Telling them so surely can't be a bad thing, especially when as adults they will encounter plenty of people who won't regard them so fondly.
A parent's admiration can be a buffer against the brutal.
Yet we come under fire for saying what comes quite naturally to us.
A few years ago there was a spate of so-called feminist rants following a statement by British member of parliament Jo Swinson, now the Leader of the Liberal Democrats.
Ms Swinson was 33 and childless (she's since had two sons) and said families should praise intelligence.
"I know as an aunt, you fall into the trap of turning to your niece and saying, 'you look beautiful' - because of course all children do look beautiful - but if the message they get is that is what's important and that is what gets praise, then that's not necessarily the most positive message," she told The Telegraph.
"It's not like saying that appearance doesn't matter at all," Ms Swinson said.
"If you're going for an interview, you will dress smartly and look the part, that is absolutely fine, but it's just the level to which this becomes the ultimate focus of everything, where you have people who won't go to school unless they've put their make-up on, or won't leave the house unless they've spent two hours getting ready."
She makes some reasonable points, however according to research, telling kids they are clever is also fraught.
Psychologist Carol Dweck, from Stanford University, has spent more than 40 years studying motivation, and understanding how people reach their potential.
Dr Dweck says praising intelligence sets kids up to fail.
When parents compliment children on how smart they are, this sends a message that being smart is of enormous value to mum or dad (and kids generally aim to please, despite the blip of teenage rebellion).
It also implies that being smart is an ability they are born with when, in fact, hard work and effort are typically required to achieve (in any task, not only school work).
Dr Dweck has discovered that kids who are told, "You did really well; you must have worked hard at this" do far better academically and socially than those who hear, "You did really well, so you must be smart".

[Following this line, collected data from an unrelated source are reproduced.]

==> src/rtl/spim_pkg.sv <==
package spim_pkg;

    // Frame sequencing states
    typedef enum logic [1:0] {
        SPIM_IDLE,
        SPIM_LEAD,
        SPIM_LOW,
        SPIM_HIGH
    } spim_state_e;

    // Which phase length the timer is loaded with
    typedef enum logic [1:0] {
        LEN_NONE,
        LEN_PERIOD,
        LEN_LOW,
        LEN_HIGH
    } spim_len_sel_e;

    // Commands from the sequencer to the data path
    typedef struct packed {
        logic load;    // capture transmit word
        logic shift;   // advance transmit register
        logic sample;  // capture one input bit
        logic commit;  // publish received word
    } spim_shift_cmd_t;

endpackage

Focusing on the effort it takes to achieve encourages children to take risks, learn resilience and grow their talents. "Clever" kids can be complacent, fearful of failure, and constrained in their thinking.

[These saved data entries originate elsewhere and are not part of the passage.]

$ cat src/rtl/atf_pkg.sv
package atf_pkg;
    // register indices; the command engine and drive logic depend on these
    localparam int unsigned IDX_W       = 3;
    localparam int unsigned NUM_REGS    = 1 << IDX_W;
    localparam logic [IDX_W-1:0] IX_COUNT  = 3'd2;
    localparam logic [IDX_W-1:0] IX_SECTOR = 3'd3;
    localparam logic [IDX_W-1:0] IX_CYL_LO = 3'd4;
    localparam logic [IDX_W-1:0] IX_CYL_HI = 3'd5;
    localparam logic [IDX_W-1:0] IX_DRVHD  = 3'd6;
    localparam logic [IDX_W-1:0] IX_CMD    = 3'd7;

    // drive/head register field positions
    localparam int unsigned HEAD_LSB  = 0;
    localparam int unsigned HEAD_W    = 3;
    localparam int unsigned DRSEL_LSB = 3;

    typedef logic [IDX_W-1:0] reg_idx_t;
endpackage

$ cat src/rtl/atf_reg_bank.sv
module atf_reg_bank
    import atf_pkg::*;
#(
    parameter int unsigned DATA_W = 8,
    parameter int unsigned DRV_W  = 2
) (
    input  logic              clk,
    input  logic              rst,
    input  logic              wr_i,
    input  reg_idx_t          idx_i,
    input  logic [DATA_W-1:0] wdata_i,
    output logic [DATA_W-1:0] regs_o [NUM_REGS],
    output logic [DRV_W-1:0]  drive_o,
    output logic              cmd_fire_o
);
    typedef struct packed {
        logic [NUM_REGS-1:0][DATA_W-1:0] regs;
        logic [DRV_W-1:0]                drive;
    } bank_t;

    bank_t st_d, st_q;

    always_comb begin
        st_d = st_q;
        if (wr_i) begin
            st_d.regs[idx_i] = wdata_i;
            if (idx_i == IX_DRVHD) begin
                st_d.drive = wdata_i[DRSEL_LSB +: DRV_W];
            end
        end
    end

    always_ff @(posedge clk) begin
        if (rst) begin
            st_q <= '0;
        end else begin
            st_q <= st_d;
        end
    end

    for (genvar g = 0; g < NUM_REGS; g++) begin : g_out
        assign regs_o[g] = st_q.regs[g];
    end
    assign drive_o    = st_q.drive;
    assign cmd_fire_o = wr_i && (idx_i == IX_CMD);


    for (genvar g = 0; g < NUM_REGS; g++) begin : g_chk
        reg_store_chk: assert property (@(posedge clk) disable iff (rst)
            (wr_i && idx_i == reg_idx_t'(g)) |=> (regs_o[g] == $past(wdata_i)));
    end


    drive_sel_chk: assert property (@(posedge clk) disable iff (rst)
        (wr_i && idx_i == IX_DRVHD) |=> (drive_o == $past(wdata_i[DRSEL_LSB +: DRV_W])));
endmodule

$ cat src/rtl/atf_drive_table.sv
module atf_drive_table #(
    parameter int unsigned DATA_W     = 8,
    parameter int unsigned NUM_DRIVES = 4,
    parameter int unsigned DRV_W      = 2
) (
    input  logic                clk,
    input  logic                rst,
    input  logic                load_i,
    input  logic [DRV_W-1:0]    load_drive_i,
    input  logic [2*DATA_W-1:0] cyl_i,
    input  logic [DATA_W-1:0]   cnt_i,
    input  logic [DRV_W-1:0]    view_drive_i,
    output logic [2*DATA_W-1:0] view_cyl_o,
    output logic [DATA_W-1:0]   view_cnt_o
);
    localparam int unsigned CYL_W = 2 * DATA_W;

    typedef struct packed {
        logic [NUM_DRIVES-1:0][CYL_W-1:0]  trk;
        logic [NUM_DRIVES-1:0][DATA_W-1:0] cnt;
    } tbl_t;

    tbl_t tb_d, tb_q;
    logic [NUM_DRIVES-1:0] hit;

    for (genvar g = 0; g < NUM_DRIVES; g++) begin : g_hit
        assign hit[g] = load_i && (load_drive_i == DRV_W'(g));
    end

    always_comb begin
        tb_d = tb_q;
        for (int i = 0; i < NUM_DRIVES; i++) begin
            if (hit[i]) begin
                tb_d.trk[i] = cyl_i;
                tb_d.cnt[i] = cnt_i;
            end
        end
    end

    always_ff @(posedge clk) begin
        if (rst) begin
            tb_q <= '0;
        end else begin
            tb_q <= tb_d;
        end
    end

    assign view_cyl_o = tb_q.trk[view_drive_i];
    assign view_cnt_o = tb_q.cnt[view_drive_i];


    load_once_chk: assert property (@(posedge clk) disable iff (rst) $onehot0(hit));

    for (genvar g = 0; g < NUM_DRIVES; g++) begin : g_chk

        slot_load_chk: assert property (@(posedge clk) disable iff (rst)
            hit[g] |=> (tb_q.trk[g] == $past(cyl_i) && tb_q.cnt[g] == $past(cnt_i)));

        slot_hold_chk: assert property (@(posedge clk) disable iff (rst)
            !hit[g] |=> ($stable(tb_q.trk[g]) && $stable(tb_q.cnt[g])));
    end
endmodule

$ cat src/rtl/atf_cmd_strobe.sv
module atf_cmd_strobe (
    input  logic clk,
    input  logic rst,
    input  logic fire_i,
    output logic valid_o
);
    logic valid_d, valid_q;

    always_comb begin
        valid_d = fire_i;
    end

    always_ff @(posedge clk) begin
        if (rst) begin
            valid_q <= 1'b0;
        end else begin
            valid_q <= valid_d;
        end
    end

    assign valid_o = valid_q;


    pulse_src_chk: assert property (@(posedge clk) disable iff (rst)
        valid_o |-> $past(fire_i));
endmodule

$ cat src/rtl/atf_host_regs.sv
module atf_host_regs
    import atf_pkg::*;
#(
    parameter int unsigned DATA_W     = 8,
    parameter int unsigned ADDR_W     = 8,
    parameter int unsigned NUM_DRIVES = 4,
    parameter int unsigned DRV_W      = $clog2(NUM_DRIVES)
) (
    input  logic                clk,
    input  logic                rst,
    input  logic [ADDR_W-1:0]   bus_addr,
    input  logic [DATA_W-1:0]   bus_wdata,
    input  logic                bus_wr,
    input  logic                bus_rd,
    output logic [DATA_W-1:0]   bus_rdata,
    output logic                cmd_valid,
    output logic [DATA_W-1:0]   cmd_code,
    output logic [DRV_W-1:0]    cmd_drive,
    output logic [2:0]          cmd_head,
    output logic [DATA_W-1:0]   cmd_sector,
    output logic [2*DATA_W-1:0] cmd_cyl,
    output logic [DATA_W-1:0]   cmd_count
);
    reg_idx_t          idx;
    logic [DATA_W-1:0] regs [NUM_REGS];
    logic [DRV_W-1:0]  drive;
    logic              fire;

    assign idx = bus_addr[IDX_W-1:0];

    atf_reg_bank #(.DATA_W(DATA_W), .DRV_W(DRV_W)) u_bank (
        .clk        (clk),
        .rst        (rst),
        .wr_i       (bus_wr),
        .idx_i      (idx),
        .wdata_i    (bus_wdata),
        .regs_o     (regs),
        .drive_o    (drive),
        .cmd_fire_o (fire)
    );

    atf_drive_table #(.DATA_W(DATA_W), .NUM_DRIVES(NUM_DRIVES), .DRV_W(DRV_W)) u_table (
        .clk          (clk),
        .rst          (rst),
        .load_i       (fire),
        .load_drive_i (drive),
        .cyl_i        ({regs[IX_CYL_HI], regs[IX_CYL_LO]}),
        .cnt_i        (regs[IX_COUNT]),
        .view_drive_i (drive),
        .view_cyl_o   (cmd_cyl),
        .view_cnt_o   (cmd_count)
    );

    atf_cmd_strobe u_strobe (
        .clk     (clk),
        .rst     (rst),
        .fire_i  (fire),
        .valid_o (cmd_valid)
    );

    always_comb begin
        bus_rdata = '0;
        if (bus_rd) begin
            bus_rdata = regs[idx];
        end
    end

    assign cmd_code   = regs[IX_CMD];
    assign cmd_drive  = drive;
    assign cmd_head   = regs[IX_DRVHD][HEAD_LSB +: HEAD_W];
    assign cmd_sector = regs[IX_SECTOR];


    idle_read_chk: assert property (@(posedge clk) disable iff (rst)
        !bus_rd |-> (bus_rdata == '0));


    cmd_pulse_chk: assert property (@(posedge clk) disable iff (rst)
        (bus_wr && bus_addr[2:0] == 3'd7) |=> cmd_valid);
endmodule

$ cat config.mk
export PLATFORM = sky130hd
export DESIGN_NAME = atf_host_regs
export DESIGN_NICKNAME = d
export VERILOG_FILES = /design/src/rtl/atf_pkg.sv /design/src/rtl/atf_reg_bank.sv /design/src/rtl/atf_drive_table.sv /design/src/rtl/atf_cmd_strobe.sv /design/src/rtl/atf_host_regs.sv
export SDC_FILE = /design/constraint.sdc
export NUM_CORES = 1
export LEC_CHECK = 0
export CAP_MARGIN = 10
export CORE_UTILIZATION = 50
export CTS_BUF_LIST = sky130_fd_sc_hd__clkbuf_16
export DETAILED_ROUTE_END_ITERATION = 12
export GPL_TIMING_DRIVEN = 0
export PLACE_DENSITY = 0.71
export SYNTH_ARGS = -nofsm -noshare
export SYNTH_HDL_FRONTEND = slang
export SYNTH_HIERARCHICAL = 1
export SYNTH_SLANG_ARGS = --single-unit
$ cat constraint.sdc
create_clock -name clk -period 1.9 [get_ports clk]
set_input_delay 0.19 -clock clk [delete_from_list [all_inputs] [get_ports clk]]
set_output_delay 0.19 -clock clk [all_outputs]
set_load 0.02 [all_outputs]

What are parents to do? We're damned if we tell our children they're beautiful and damned if we tell them they're intelligent.
Plenty, actually. We can start by explaining what we mean by beautiful, that it involves inner qualities that shine brighter than any exterior.
We can talk about society's obsession with physical beauty and why it is futile to try to measure up to imposed ideals.
We can point out to our kids the lessons they have learned through failure or disappointment, and the rewards reaped from trying their best and stepping outside their comfort zone.
Instagram is a visual medium so sharing images we find attractive is a given, but it shouldn't be at the exclusion of conversations in real time about what kids need to develop the self-confidence and resilience they need to succeed in the real world where filters and likes don't apply.
Kylie Lang is the associate editor of The Courier-Mail.